SNOW-1060064: Eliminate repeated subquery using CTE (part 1, with original query generation framework) #1274

sfc-gh-jdu · 2024-02-26T23:14:05Z

Please answer these questions before submitting your pull requests. Thanks!

What GitHub issue is this PR addressing? Make sure that there is an accompanying issue to your PR.

Fixes SNOW-1060064
Fill out the following pre-review checklist:
- I am adding a new automated test(s) to verify correctness of my new code
- I am adding new logging messages
- I am adding a new telemetry message
- I am adding new credentials
- I am adding a new dependency
Please describe how your code solves the related issue.

This PR adds an optimization to eliminate repeated subquery using CTE (see details in https://docs.google.com/document/d/1vVUYqLeD_nQRVaH3SX2c4jDNJoBGHJlg8PqiJ8qxgVM/edit), with original query generation framework.

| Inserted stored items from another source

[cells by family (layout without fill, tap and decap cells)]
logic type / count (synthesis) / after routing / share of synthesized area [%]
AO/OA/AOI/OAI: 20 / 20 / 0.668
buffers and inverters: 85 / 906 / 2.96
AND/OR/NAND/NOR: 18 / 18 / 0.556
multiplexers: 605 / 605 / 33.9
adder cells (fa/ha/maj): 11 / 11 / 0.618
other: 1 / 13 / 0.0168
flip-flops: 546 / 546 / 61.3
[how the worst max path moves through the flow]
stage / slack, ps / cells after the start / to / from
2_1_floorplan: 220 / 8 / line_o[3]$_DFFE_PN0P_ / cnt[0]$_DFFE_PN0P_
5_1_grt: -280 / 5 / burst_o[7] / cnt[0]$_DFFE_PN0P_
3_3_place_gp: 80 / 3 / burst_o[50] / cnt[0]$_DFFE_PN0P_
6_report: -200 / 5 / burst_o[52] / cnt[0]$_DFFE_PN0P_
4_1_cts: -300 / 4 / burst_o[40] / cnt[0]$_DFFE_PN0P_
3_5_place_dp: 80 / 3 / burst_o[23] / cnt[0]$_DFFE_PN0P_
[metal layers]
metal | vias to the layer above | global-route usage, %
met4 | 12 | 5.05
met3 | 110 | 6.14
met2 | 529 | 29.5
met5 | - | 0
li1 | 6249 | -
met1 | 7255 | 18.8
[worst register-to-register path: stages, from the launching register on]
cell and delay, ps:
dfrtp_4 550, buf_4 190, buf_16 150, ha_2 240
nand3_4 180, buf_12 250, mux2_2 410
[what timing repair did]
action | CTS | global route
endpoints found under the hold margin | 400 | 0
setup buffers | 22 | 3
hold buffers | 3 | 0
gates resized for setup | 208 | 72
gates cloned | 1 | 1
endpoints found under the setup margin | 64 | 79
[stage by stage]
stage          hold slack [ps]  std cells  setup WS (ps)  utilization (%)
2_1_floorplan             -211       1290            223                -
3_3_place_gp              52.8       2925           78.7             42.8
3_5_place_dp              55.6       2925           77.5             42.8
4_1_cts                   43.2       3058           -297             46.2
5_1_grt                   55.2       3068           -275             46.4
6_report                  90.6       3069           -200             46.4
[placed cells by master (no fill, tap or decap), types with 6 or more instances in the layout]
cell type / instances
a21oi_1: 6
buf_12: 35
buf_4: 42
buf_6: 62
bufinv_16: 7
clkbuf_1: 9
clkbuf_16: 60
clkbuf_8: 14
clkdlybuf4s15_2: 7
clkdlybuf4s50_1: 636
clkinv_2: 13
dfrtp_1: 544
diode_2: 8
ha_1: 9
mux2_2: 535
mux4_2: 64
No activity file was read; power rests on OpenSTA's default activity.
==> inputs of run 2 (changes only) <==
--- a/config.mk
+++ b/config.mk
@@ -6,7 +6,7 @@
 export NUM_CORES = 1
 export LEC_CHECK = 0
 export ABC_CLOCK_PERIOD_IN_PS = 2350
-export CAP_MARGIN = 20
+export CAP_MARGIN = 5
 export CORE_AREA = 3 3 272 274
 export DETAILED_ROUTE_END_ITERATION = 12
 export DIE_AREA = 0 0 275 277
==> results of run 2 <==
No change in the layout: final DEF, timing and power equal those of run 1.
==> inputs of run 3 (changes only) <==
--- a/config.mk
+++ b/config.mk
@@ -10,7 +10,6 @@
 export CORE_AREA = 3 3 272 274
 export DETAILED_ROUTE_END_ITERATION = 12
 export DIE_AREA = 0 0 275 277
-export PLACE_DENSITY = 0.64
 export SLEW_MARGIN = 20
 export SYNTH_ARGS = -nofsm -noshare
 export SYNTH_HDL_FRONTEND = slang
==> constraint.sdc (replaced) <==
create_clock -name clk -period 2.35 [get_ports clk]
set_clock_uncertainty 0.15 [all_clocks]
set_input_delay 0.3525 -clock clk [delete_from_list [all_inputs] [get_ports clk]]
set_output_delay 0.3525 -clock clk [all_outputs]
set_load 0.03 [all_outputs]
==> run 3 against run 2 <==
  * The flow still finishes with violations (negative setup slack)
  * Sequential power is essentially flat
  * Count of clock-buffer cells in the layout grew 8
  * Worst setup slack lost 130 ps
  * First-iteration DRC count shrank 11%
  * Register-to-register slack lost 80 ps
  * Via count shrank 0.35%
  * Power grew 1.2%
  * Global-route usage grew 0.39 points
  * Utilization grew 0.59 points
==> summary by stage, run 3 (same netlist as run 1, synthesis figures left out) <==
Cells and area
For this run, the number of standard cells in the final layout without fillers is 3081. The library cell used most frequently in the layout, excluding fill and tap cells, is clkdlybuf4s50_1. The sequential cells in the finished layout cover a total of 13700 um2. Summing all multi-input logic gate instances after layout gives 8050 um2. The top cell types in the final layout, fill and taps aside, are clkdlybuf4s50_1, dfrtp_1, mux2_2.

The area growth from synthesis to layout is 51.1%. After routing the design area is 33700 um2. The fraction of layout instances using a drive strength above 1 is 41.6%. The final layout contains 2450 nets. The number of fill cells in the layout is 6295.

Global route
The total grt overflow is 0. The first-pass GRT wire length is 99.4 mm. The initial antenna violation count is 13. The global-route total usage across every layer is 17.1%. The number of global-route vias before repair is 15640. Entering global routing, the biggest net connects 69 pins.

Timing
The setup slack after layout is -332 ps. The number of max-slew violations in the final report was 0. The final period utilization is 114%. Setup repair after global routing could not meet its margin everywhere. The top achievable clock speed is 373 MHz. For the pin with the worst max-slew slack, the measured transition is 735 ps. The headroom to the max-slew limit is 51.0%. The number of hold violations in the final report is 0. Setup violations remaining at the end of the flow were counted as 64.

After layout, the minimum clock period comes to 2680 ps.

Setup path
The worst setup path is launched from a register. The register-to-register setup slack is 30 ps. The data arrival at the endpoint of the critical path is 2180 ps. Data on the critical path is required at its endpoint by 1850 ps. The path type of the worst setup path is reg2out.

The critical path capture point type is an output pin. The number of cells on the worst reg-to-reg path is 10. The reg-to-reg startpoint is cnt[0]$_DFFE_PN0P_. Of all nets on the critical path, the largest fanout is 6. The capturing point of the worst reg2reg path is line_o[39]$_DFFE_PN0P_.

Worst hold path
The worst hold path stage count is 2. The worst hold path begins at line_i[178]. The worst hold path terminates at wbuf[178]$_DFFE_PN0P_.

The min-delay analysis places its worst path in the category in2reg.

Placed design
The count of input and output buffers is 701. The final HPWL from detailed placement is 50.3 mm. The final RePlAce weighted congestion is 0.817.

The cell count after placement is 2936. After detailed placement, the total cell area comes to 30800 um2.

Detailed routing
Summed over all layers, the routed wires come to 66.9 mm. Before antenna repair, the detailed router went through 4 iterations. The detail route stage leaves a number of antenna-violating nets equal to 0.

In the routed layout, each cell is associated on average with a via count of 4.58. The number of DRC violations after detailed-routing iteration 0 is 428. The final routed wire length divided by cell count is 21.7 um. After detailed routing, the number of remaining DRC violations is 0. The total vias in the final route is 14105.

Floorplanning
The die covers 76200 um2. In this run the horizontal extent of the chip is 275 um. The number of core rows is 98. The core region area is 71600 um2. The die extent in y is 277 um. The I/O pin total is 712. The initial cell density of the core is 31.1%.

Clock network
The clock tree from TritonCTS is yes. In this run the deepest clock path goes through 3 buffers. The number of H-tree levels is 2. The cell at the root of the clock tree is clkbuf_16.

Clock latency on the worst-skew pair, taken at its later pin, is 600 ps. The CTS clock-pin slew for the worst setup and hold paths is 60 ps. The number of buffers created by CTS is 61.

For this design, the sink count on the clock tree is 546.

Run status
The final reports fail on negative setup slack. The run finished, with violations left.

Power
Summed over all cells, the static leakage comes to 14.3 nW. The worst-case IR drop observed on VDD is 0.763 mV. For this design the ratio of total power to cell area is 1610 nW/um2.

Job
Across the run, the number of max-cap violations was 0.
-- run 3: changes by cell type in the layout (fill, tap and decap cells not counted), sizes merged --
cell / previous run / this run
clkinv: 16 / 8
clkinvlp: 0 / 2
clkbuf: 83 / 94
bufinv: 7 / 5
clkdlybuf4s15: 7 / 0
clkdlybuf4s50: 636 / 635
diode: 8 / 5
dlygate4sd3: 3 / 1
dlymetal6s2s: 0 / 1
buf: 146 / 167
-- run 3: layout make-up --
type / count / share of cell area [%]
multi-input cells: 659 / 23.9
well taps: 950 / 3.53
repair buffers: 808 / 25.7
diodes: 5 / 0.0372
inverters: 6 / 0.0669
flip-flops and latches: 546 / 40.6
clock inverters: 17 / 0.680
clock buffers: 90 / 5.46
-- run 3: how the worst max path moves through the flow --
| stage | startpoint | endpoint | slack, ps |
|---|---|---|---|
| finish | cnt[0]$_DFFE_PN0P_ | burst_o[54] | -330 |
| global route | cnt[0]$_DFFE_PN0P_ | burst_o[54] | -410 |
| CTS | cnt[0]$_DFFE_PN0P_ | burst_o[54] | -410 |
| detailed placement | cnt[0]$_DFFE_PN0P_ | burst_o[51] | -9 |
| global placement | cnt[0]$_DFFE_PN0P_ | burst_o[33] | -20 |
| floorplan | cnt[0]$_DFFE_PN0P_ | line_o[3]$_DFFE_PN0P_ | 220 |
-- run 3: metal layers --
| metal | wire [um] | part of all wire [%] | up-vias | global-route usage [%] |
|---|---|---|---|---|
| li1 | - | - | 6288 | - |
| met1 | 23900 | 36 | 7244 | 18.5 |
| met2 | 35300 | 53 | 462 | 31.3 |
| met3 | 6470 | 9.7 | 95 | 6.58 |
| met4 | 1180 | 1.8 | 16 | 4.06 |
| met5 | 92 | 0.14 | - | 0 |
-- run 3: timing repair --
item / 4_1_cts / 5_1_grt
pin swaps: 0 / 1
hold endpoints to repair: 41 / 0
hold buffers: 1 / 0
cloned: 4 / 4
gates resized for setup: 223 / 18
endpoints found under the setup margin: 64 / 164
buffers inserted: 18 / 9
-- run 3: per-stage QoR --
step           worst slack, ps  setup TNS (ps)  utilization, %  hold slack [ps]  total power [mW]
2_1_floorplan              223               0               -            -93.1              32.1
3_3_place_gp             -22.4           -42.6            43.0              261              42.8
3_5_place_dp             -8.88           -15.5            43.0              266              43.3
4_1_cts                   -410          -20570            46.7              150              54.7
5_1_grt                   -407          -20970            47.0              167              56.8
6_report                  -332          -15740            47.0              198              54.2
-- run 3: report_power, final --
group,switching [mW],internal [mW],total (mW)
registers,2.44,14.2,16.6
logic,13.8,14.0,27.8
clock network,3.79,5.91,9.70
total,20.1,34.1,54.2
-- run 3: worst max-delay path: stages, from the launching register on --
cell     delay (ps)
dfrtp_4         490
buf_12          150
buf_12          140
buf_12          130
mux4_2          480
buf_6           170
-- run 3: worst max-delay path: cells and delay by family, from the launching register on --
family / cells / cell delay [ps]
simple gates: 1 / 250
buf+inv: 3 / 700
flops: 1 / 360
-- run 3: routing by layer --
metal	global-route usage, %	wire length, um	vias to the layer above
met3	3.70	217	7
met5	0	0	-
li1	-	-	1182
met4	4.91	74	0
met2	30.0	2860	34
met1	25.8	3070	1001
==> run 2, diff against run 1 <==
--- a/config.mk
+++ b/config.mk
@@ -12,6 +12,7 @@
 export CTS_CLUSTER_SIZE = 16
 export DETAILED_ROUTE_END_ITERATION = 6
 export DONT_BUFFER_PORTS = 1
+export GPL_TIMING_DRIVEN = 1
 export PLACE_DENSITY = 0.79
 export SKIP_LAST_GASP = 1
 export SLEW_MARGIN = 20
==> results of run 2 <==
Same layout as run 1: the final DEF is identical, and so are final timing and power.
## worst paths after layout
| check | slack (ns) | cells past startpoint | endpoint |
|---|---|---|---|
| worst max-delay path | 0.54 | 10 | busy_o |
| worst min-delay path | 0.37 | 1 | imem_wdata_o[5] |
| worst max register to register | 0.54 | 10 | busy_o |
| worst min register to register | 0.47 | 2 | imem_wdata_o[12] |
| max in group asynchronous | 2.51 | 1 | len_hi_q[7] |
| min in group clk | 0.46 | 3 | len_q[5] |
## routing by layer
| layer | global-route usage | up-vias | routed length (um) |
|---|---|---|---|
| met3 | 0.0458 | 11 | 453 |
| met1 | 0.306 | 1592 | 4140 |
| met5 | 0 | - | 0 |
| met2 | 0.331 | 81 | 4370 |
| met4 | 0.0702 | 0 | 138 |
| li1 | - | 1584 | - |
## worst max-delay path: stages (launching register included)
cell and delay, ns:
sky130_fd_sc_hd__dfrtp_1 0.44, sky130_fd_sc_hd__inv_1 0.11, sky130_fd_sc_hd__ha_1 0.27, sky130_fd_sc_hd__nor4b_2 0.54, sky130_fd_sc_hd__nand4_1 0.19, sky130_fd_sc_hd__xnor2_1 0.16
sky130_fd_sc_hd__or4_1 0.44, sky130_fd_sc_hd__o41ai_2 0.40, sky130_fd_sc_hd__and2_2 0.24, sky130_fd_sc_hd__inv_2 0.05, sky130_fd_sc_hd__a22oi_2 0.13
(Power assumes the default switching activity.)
[src/rtl/lif_neuron_stage.sv]
`timescale 1ns/1ps
`default_nettype none
// ============================================================================
// Module   : lif_neuron_stage
// Purpose  : Leaky integrate-and-fire neuron stage. Integrates signed synaptic
//            weight beats into a saturating 24-bit membrane potential. At the
//            end of each timestep it applies the leak, decides whether to spike
//            and emits one registered 32-bit result word:
//              {spike, rflag, ts[5:0], leaked[23:0]}
// Ports    : clk        - sole clock, rising edge
//            reset      - synchronous, active-low reset
//            in_valid   - weight beat valid
//            in_ready   - stage accepts a beat this cycle (INTEG only)
//            in_weight  - signed 16-bit synaptic weight
//            in_last    - beat closes the current timestep
//            out_valid  - result word valid
//            out_ready  - downstream accepts the result word
//            out_data   - registered 32-bit result word
// Revision : 1.0 - initial release
// ============================================================================
module lif_neuron_stage #(
    parameter logic signed [23:0] THRESH     = 24'sd1000,
    parameter int                 LEAK_SHIFT = 3,
    parameter int                 REFRAC     = 2
) (
    input  logic               clk,
    input  logic               reset,
    input  logic               in_valid,
    output logic               in_ready,
    input  logic signed [15:0] in_weight,
    input  logic               in_last,
    output logic               out_valid,
    input  logic               out_ready,
    output logic [31:0]        out_data
);

    localparam logic [3:0]         c_REFRAC_LOAD = 4'(REFRAC);
    localparam logic signed [23:0] c_POT_MAX     = 24'sh7FFFFF;
    localparam logic signed [23:0] c_POT_MIN     = 24'sh800000;

    typedef enum logic [1:0] {
        ST_INTEG = 2'd0,
        ST_FIRE  = 2'd1,
        ST_EMIT  = 2'd2
    } state_t;

    state_t             r_state;
    state_t             w_state_next;

    logic signed [23:0] r_pot;
    logic [3:0]         r_refrac;
    logic [5:0]         r_ts;

    logic               w_accept;
    logic signed [24:0] w_sum;
    logic signed [23:0] w_sat;
    logic signed [23:0] w_leak_part;
    logic signed [23:0] w_leaked;
    logic [23:0]        w_leaked_out;
    logic               w_refrac_active;
    logic               w_spike;

    // ------------------------------------------------------------------
    // FSM state register
    // ------------------------------------------------------------------
    always_ff @(posedge clk) begin
        if (!reset) begin
            r_state <= ST_INTEG;
        end else begin
            r_state <= w_state_next;
        end
    end

    // ------------------------------------------------------------------
    // FSM next-state and handshake outputs
    // ------------------------------------------------------------------
    always_comb begin
        w_state_next = r_state;
        in_ready     = 1'b0;
        case (r_state)
            ST_INTEG: begin
                in_ready = 1'b1;
                if (in_valid && in_last) begin
                    w_state_next = ST_FIRE;
                end
            end
            ST_FIRE: begin
                w_state_next = ST_EMIT;
            end
            ST_EMIT: begin
                if (out_ready) begin
                    w_state_next = ST_INTEG;
                end
            end
            default: begin
                w_state_next = ST_INTEG;
            end
        endcase
    end

    assign w_accept        = in_valid && in_ready;
    assign w_refrac_active = (r_refrac != 4'd0);

    // Saturating add: one guard bit is enough for a 24-bit + 16-bit sum;
    // disagreement between the guard bit and bit 23 means overflow.
    assign w_sum = {r_pot[23], r_pot} + {{9{in_weight[15]}}, in_weight};
    always_comb begin
        w_sat = w_sum[23:0];
        if (w_sum[24] != w_sum[23]) begin
            w_sat = w_sum[24] ? c_POT_MIN : c_POT_MAX;
        end
    end

    // Leak toward zero by a power-of-two fraction. The result magnitude never
    // exceeds |pot|, so it always fits in 24 bits.
    assign w_leak_part  = r_pot >>> LEAK_SHIFT;
    assign w_leaked     = r_pot - w_leak_part;
    assign w_spike      = !w_refrac_active && (w_leaked >= THRESH);
    assign w_leaked_out = w_refrac_active ? 24'd0 : w_leaked;

    // ------------------------------------------------------------------
    // Datapath: potential, refractory counter, timestep, result word
    // ------------------------------------------------------------------
    always_ff @(posedge clk) begin
        if (!reset) begin
            r_pot     <= 24'sd0;
            r_refrac  <= 4'd0;
            r_ts      <= 6'd0;
            out_valid <= 1'b0;
            out_data  <= 32'd0;
        end else begin
            case (r_state)
                ST_INTEG: begin
                    // Weights arriving while refractory are dropped.
                    if (w_accept && !w_refrac_active) begin
                        r_pot <= w_sat;
                    end
                end
                ST_FIRE: begin
                    out_valid <= 1'b1;
                    out_data  <= {w_spike, w_refrac_active, r_ts, w_leaked_out};
                    if (w_refrac_active) begin
                        r_pot    <= 24'sd0;
                        r_refrac <= r_refrac - 4'd1;
                    end else if (w_spike) begin
                        r_pot    <= 24'sd0;
                        r_refrac <= c_REFRAC_LOAD;
                    end else begin
                        r_pot    <= w_leaked;
                    end
                end
                ST_EMIT: begin
                    if (out_ready) begin
                        out_valid <= 1'b0;
                        r_ts      <= r_ts + 6'd1;
                    end
                end
                default: begin
                end
            endcase
        end
    end

endmodule
`default_nettype wire
**src/rtl/cla_pkg.sv**
```systemverilog
// Shared types and helpers for the carry-lookahead propagate/generate stage.
package cla_pkg;

    localparam int CLA_GROUP_W = 4;

    // One lookahead group's contribution to the registered beat; cout feeds the next group.
    typedef struct packed {
        logic [CLA_GROUP_W-1:0] p;
        logic [CLA_GROUP_W-1:0] c;
        logic                   cout;
    } cla_beat_t;

    // Returns {Pg, Gg} for one 4-bit group.
    function automatic logic [1:0] cla_group_pg(input logic [CLA_GROUP_W-1:0] p,
                                                input logic [CLA_GROUP_W-1:0] g);
        logic pg;
        logic gg;
        pg = &p;
        gg = g[3] | (p[3] & g[2]) | (p[3] & p[2] & g[1]) | (p[3] & p[2] & p[1] & g[0]);
        return {pg, gg};
    endfunction

endpackage

```
**src/rtl/cla4_lookahead.sv**
```systemverilog
// Combinational 4-bit lookahead group: in-group carries plus group carry-out.
module cla4_lookahead
    import cla_pkg::*;
(
    input  logic [CLA_GROUP_W-1:0] p_i,
    input  logic [CLA_GROUP_W-1:0] g_i,
    input  logic                   cin_i,
    output cla_beat_t              beat_o
);

    logic [1:0] pgGg;

    assign pgGg = cla_group_pg(p_i, g_i);

    // Flat two-level lookahead form for every carry inside the group.
    always_comb begin
        beat_o      = '0;
        beat_o.p    = p_i;
        beat_o.c[0] = cin_i;
        beat_o.c[1] = g_i[0] | (p_i[0] & cin_i);
        beat_o.c[2] = g_i[1] | (p_i[1] & g_i[0]) | (p_i[1] & p_i[0] & cin_i);
        beat_o.c[3] = g_i[2] | (p_i[2] & g_i[1]) | (p_i[2] & p_i[1] & g_i[0])
                    | (p_i[2] & p_i[1] & p_i[0] & cin_i);
        beat_o.cout = pgGg[0] | (pgGg[1] & cin_i);
    end

endmodule

```
**src/rtl/cla_pg_carry_stage.sv**
```systemverilog
// Two-stage valid/ready pipeline producing propagate bits and lookahead carries for the sum stage.
// Optional signed-overflow output is enabled with `define CLA_OVF_EN.
module cla_pg_carry_stage
    import cla_pkg::*;
#(
    parameter  int NGROUPS = 1,
    localparam int WIDTH   = CLA_GROUP_W * NGROUPS
)
(
    input  logic             clk,
    input  logic             rst,
    input  logic             in_valid,
    output logic             in_ready,
    input  logic [WIDTH-1:0] a,
    input  logic [WIDTH-1:0] b,
    input  logic             cin,
    output logic             out_valid,
    input  logic             out_ready,
    output logic [WIDTH-1:0] p_out,
    output logic [WIDTH-1:0] c_out,
    output logic             cout
`ifdef CLA_OVF_EN
    ,
    output logic             ovf
`endif
);

    logic             s1_valid_q;
    logic [WIDTH-1:0] a_q;
    logic [WIDTH-1:0] b_q;
    logic             cin_q;

    logic             s2_valid_q;
    logic [WIDTH-1:0] p_q;
    logic [WIDTH-1:0] c_q;
    logic             cout_q;

    logic [WIDTH-1:0] p_d;
    logic [WIDTH-1:0] c_d;
    logic             cout_d;
    logic [WIDTH-1:0] g_s1;
    logic [NGROUPS:0] cg;
    cla_beat_t        grp [NGROUPS];

    logic adv1;
    logic adv2;

    assign adv2     = !s2_valid_q || out_ready;
    assign adv1     = !s1_valid_q || adv2;
    assign in_ready = adv1;

    assign g_s1  = a_q & b_q;
    assign cg[0] = cin_q;

    // Groups ripple their carry-out into the next group's carry-in.
    for (genvar k = 0; k < NGROUPS; k++) begin : g_group
        cla4_lookahead u_la (
            .p_i    (a_q[CLA_GROUP_W*k +: CLA_GROUP_W] ^ b_q[CLA_GROUP_W*k +: CLA_GROUP_W]),
            .g_i    (g_s1[CLA_GROUP_W*k +: CLA_GROUP_W]),
            .cin_i  (cg[k]),
            .beat_o (grp[k])
        );
        assign cg[k+1]                          = grp[k].cout;
        assign p_d[CLA_GROUP_W*k +: CLA_GROUP_W] = grp[k].p;
        assign c_d[CLA_GROUP_W*k +: CLA_GROUP_W] = grp[k].c;
    end

    assign cout_d = cg[NGROUPS];

    always_ff @(posedge clk) begin
        if (rst) begin
            s1_valid_q <= 1'b0;
            a_q        <= '0;
            b_q        <= '0;
            cin_q      <= 1'b0;
            s2_valid_q <= 1'b0;
            p_q        <= '0;
            c_q        <= '0;
            cout_q     <= 1'b0;
        end else begin
            if (adv1) begin
                s1_valid_q <= in_valid;
                if (in_valid) begin
                    a_q   <= a;
                    b_q   <= b;
                    cin_q <= cin;
                end
            end
            if (adv2) begin
                s2_valid_q <= s1_valid_q;
                if (s1_valid_q) begin
                    p_q    <= p_d;
                    c_q    <= c_d;
                    cout_q <= cout_d;
                end
            end
        end
    end

`ifdef CLA_OVF_EN
    logic ovf_q;

    always_ff @(posedge clk) begin
        if (rst) begin
            ovf_q <= 1'b0;
        end else if (adv2 && s1_valid_q) begin
            ovf_q <= c_d[WIDTH-1] ^ cout_d;
        end
    end

    assign ovf = ovf_q;
`endif

    assign out_valid = s2_valid_q;
    assign p_out     = p_q;
    assign c_out     = c_q;
    assign cout      = cout_q;

endmodule

```
File: config.mk
export PLATFORM = sky130hd
export DESIGN_NAME = fp_align_swap
export DESIGN_NICKNAME = d
export VERILOG_FILES = /design/src/rtl/fp_align_swap.sv
export SDC_FILE = /design/constraint.sdc
export NUM_CORES = 1
export LEC_CHECK = 0
export BUFFER_PORTS_ARGS = -buffer_cell sky130_fd_sc_hd__buf_2
export CELL_PAD_IN_SITES_DETAIL_PLACEMENT = 0
export CELL_PAD_IN_SITES_GLOBAL_PLACEMENT = 1
export CORE_MARGIN = 5
export CORE_UTILIZATION = 45
export DETAILED_ROUTE_END_ITERATION = 8
export PLACE_DENSITY_LB_ADDON = 0.1
export SLEW_MARGIN = 20
export SYNTH_ARGS = -nofsm -noshare
export SYNTH_HDL_FRONTEND = slang
export SYNTH_SLANG_ARGS = --single-unit
File: constraint.sdc
create_clock -name clk -period 4.1 [get_ports clk]
set_clock_uncertainty 0.05 [all_clocks]
set_input_delay 0.41 -clock clk [delete_from_list [all_inputs] [get_ports clk]]
set_output_delay 0.41 -clock clk [all_outputs]
set_load 0.02 [all_outputs]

The basic idea is to convert repeated subqueries to a CTE, e.g.,
( SELECT * FROM ( SELECT * FROM ( SELECT "A", "B" FROM ( SELECT $1 AS "A", $2 AS "B" FROM VALUES (1 :: INT, 2 :: INT), (3 :: INT, 4 :: INT))) WHERE ("A" = 1 :: INT))) UNION ALL ( SELECT * FROM ( SELECT * FROM ( SELECT "A", "B" FROM ( SELECT $1 AS "A", $2 AS "B" FROM VALUES (1 :: INT, 2 :: INT), (3 :: INT, 4 :: INT))) WHERE ("A" = 1 :: INT)))
will be converted to
WITH SNOWPARK_TEMP_TABLE_SD2LMA9GKT AS ( SELECT * FROM ( SELECT * FROM ( SELECT "A", "B" FROM ( SELECT $1 AS "A", $2 AS "B" FROM VALUES (1 :: INT, 2 :: INT), (3 :: INT, 4 :: INT))) WHERE ("A" = 1 :: INT))) ( SELECT * FROM (SNOWPARK_TEMP_TABLE_SD2LMA9GKT)) UNION ALL ( SELECT * FROM (SNOWPARK_TEMP_TABLE_SD2LMA9GKT))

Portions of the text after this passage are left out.